- _What you should do_: Below are entries. Reproduce exactly the lines between the line holding "dr : dr - 6'd1;" and the line holding "wire sq_room = !th[SQ-2]", inclusive, and only those.

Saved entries

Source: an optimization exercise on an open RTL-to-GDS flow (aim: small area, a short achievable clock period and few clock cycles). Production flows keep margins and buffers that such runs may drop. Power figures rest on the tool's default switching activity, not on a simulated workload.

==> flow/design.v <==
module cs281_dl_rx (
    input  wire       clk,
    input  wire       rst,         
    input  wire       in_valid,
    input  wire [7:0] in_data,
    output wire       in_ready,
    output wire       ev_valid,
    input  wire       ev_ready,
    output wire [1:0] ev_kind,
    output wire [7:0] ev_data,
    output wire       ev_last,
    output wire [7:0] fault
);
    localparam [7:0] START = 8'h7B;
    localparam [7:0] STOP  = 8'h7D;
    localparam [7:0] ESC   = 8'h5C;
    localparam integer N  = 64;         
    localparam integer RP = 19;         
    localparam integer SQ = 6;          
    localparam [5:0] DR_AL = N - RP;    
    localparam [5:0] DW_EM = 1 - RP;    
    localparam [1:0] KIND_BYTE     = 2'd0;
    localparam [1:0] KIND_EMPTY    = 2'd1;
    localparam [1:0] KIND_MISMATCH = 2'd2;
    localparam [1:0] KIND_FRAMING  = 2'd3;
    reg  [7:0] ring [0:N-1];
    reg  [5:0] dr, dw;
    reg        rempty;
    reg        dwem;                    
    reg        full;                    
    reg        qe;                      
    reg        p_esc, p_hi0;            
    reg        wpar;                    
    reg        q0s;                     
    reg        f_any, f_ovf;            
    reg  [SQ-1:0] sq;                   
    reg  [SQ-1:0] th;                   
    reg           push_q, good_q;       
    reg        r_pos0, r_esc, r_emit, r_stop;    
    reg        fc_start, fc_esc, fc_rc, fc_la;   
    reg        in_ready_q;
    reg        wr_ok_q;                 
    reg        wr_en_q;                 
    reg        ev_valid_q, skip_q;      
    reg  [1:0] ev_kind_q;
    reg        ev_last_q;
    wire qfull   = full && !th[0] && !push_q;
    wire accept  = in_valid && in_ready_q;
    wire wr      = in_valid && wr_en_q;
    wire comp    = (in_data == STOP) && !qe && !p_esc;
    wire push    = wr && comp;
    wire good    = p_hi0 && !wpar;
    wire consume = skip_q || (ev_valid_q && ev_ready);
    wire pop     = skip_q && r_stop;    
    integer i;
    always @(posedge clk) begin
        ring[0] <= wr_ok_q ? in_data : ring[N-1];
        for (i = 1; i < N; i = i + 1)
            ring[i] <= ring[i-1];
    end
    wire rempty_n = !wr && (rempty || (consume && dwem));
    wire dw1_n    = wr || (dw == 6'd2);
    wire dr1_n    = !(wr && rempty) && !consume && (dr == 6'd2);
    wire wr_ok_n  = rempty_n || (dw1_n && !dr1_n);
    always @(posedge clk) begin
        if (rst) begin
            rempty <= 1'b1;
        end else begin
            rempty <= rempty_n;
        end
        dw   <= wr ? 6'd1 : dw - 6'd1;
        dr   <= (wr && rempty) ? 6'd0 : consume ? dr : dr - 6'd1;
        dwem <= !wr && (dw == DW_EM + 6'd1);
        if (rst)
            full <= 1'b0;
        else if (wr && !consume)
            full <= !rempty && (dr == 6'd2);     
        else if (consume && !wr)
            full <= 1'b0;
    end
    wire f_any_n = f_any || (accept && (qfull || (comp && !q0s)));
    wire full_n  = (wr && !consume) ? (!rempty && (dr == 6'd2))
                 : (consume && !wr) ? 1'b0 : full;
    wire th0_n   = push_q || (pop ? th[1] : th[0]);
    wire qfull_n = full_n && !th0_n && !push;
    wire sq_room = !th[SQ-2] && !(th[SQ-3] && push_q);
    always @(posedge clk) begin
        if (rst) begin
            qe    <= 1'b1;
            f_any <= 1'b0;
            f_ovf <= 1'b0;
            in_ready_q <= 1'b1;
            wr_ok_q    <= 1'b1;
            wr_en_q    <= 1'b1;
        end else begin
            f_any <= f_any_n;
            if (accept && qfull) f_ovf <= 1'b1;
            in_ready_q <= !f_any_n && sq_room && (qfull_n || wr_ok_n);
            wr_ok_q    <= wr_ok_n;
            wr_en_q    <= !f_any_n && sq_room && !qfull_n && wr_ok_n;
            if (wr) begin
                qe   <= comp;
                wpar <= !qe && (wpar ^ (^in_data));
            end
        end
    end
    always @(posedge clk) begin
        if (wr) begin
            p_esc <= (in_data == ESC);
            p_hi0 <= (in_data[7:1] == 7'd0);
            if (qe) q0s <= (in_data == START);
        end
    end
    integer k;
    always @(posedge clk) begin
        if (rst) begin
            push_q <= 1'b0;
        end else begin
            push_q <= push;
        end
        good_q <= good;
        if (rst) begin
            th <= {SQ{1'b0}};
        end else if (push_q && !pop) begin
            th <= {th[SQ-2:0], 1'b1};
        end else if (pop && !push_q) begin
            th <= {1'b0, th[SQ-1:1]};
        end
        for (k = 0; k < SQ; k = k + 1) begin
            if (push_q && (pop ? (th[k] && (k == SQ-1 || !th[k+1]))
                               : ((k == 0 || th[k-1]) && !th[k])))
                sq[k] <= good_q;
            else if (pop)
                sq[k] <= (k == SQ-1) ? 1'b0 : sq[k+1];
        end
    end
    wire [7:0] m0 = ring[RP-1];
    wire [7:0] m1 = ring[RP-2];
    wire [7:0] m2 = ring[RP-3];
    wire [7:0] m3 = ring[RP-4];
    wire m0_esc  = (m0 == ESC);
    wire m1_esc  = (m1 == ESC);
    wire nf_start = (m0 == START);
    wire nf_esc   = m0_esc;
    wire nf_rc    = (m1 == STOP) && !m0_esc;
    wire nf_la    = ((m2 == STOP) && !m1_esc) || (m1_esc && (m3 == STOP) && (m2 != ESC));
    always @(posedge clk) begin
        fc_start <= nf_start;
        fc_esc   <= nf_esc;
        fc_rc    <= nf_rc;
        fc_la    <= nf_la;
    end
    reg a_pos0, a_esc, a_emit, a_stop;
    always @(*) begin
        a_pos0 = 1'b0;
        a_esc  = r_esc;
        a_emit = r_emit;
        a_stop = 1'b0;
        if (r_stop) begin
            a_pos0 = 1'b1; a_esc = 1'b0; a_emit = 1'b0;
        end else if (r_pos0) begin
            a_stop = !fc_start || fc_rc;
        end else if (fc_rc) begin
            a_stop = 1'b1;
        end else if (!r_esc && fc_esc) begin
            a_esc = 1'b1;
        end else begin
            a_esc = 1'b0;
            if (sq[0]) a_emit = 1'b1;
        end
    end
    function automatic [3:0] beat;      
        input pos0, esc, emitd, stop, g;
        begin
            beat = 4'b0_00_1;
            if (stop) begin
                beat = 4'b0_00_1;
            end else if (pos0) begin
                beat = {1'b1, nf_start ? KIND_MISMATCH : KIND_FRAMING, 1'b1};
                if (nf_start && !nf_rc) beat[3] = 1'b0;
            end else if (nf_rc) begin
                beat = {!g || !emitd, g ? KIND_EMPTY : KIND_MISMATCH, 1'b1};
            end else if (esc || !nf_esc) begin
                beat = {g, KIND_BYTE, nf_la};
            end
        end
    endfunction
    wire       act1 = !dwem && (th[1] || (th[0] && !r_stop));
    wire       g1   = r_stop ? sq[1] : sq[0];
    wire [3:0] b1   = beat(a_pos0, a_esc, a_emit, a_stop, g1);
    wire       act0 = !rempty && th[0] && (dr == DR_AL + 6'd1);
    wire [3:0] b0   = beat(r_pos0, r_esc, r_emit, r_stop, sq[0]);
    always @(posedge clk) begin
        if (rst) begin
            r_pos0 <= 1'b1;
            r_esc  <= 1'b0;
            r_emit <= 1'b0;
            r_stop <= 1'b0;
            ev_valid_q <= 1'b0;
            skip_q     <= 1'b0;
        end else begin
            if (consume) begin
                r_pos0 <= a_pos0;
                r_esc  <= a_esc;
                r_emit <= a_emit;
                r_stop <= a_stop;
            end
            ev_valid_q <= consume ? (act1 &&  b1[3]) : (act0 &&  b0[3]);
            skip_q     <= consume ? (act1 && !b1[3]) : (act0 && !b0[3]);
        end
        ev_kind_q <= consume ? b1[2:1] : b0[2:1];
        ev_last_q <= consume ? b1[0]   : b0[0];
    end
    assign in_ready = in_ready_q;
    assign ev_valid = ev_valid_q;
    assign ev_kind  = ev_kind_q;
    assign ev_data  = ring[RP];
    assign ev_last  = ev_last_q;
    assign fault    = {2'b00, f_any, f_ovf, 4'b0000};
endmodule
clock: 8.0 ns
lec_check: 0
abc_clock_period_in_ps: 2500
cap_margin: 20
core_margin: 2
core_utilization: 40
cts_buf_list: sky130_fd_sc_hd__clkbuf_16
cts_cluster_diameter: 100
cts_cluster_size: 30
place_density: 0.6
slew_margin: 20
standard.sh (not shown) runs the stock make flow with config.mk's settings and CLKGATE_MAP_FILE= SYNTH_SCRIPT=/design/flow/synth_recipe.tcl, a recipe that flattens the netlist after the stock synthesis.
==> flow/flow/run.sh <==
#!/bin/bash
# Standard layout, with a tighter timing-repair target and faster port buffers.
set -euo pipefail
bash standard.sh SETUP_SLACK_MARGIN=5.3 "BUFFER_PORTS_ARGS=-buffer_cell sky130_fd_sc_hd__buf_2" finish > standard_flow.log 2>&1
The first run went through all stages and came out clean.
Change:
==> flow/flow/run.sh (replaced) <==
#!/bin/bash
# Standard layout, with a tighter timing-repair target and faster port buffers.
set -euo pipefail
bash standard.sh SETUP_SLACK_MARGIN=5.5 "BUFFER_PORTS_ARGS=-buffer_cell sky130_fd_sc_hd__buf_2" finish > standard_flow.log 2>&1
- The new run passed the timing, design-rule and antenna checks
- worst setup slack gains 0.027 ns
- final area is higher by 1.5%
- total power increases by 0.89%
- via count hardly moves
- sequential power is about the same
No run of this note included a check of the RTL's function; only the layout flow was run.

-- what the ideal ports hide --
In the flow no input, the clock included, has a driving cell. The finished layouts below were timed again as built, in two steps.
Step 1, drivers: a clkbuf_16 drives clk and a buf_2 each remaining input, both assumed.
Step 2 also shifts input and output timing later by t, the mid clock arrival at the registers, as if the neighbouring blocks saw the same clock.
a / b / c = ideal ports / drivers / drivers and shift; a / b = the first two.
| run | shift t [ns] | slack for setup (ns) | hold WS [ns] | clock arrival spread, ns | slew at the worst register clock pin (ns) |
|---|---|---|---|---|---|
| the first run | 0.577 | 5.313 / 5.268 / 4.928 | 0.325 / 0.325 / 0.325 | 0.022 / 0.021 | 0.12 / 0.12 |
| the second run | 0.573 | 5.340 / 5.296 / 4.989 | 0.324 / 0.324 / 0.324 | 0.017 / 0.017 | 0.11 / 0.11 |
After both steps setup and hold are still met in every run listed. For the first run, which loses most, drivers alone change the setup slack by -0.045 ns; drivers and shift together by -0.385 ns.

- _Output of the task_:
        dr   <= (wr && rempty) ? 6'd0 : consume ? dr : dr - 6'd1;
        dwem <= !wr && (dw == DW_EM + 6'd1);
        if (rst)
            full <= 1'b0;
        else if (wr && !consume)
            full <= !rempty && (dr == 6'd2);     
        else if (consume && !wr)
            full <= 1'b0;
    end
    wire f_any_n = f_any || (accept && (qfull || (comp && !q0s)));
    wire full_n  = (wr && !consume) ? (!rempty && (dr == 6'd2))
                 : (consume && !wr) ? 1'b0 : full;
    wire th0_n   = push_q || (pop ? th[1] : th[0]);
    wire qfull_n = full_n && !th0_n && !push;
    wire sq_room = !th[SQ-2] && !(th[SQ-3] && push_q);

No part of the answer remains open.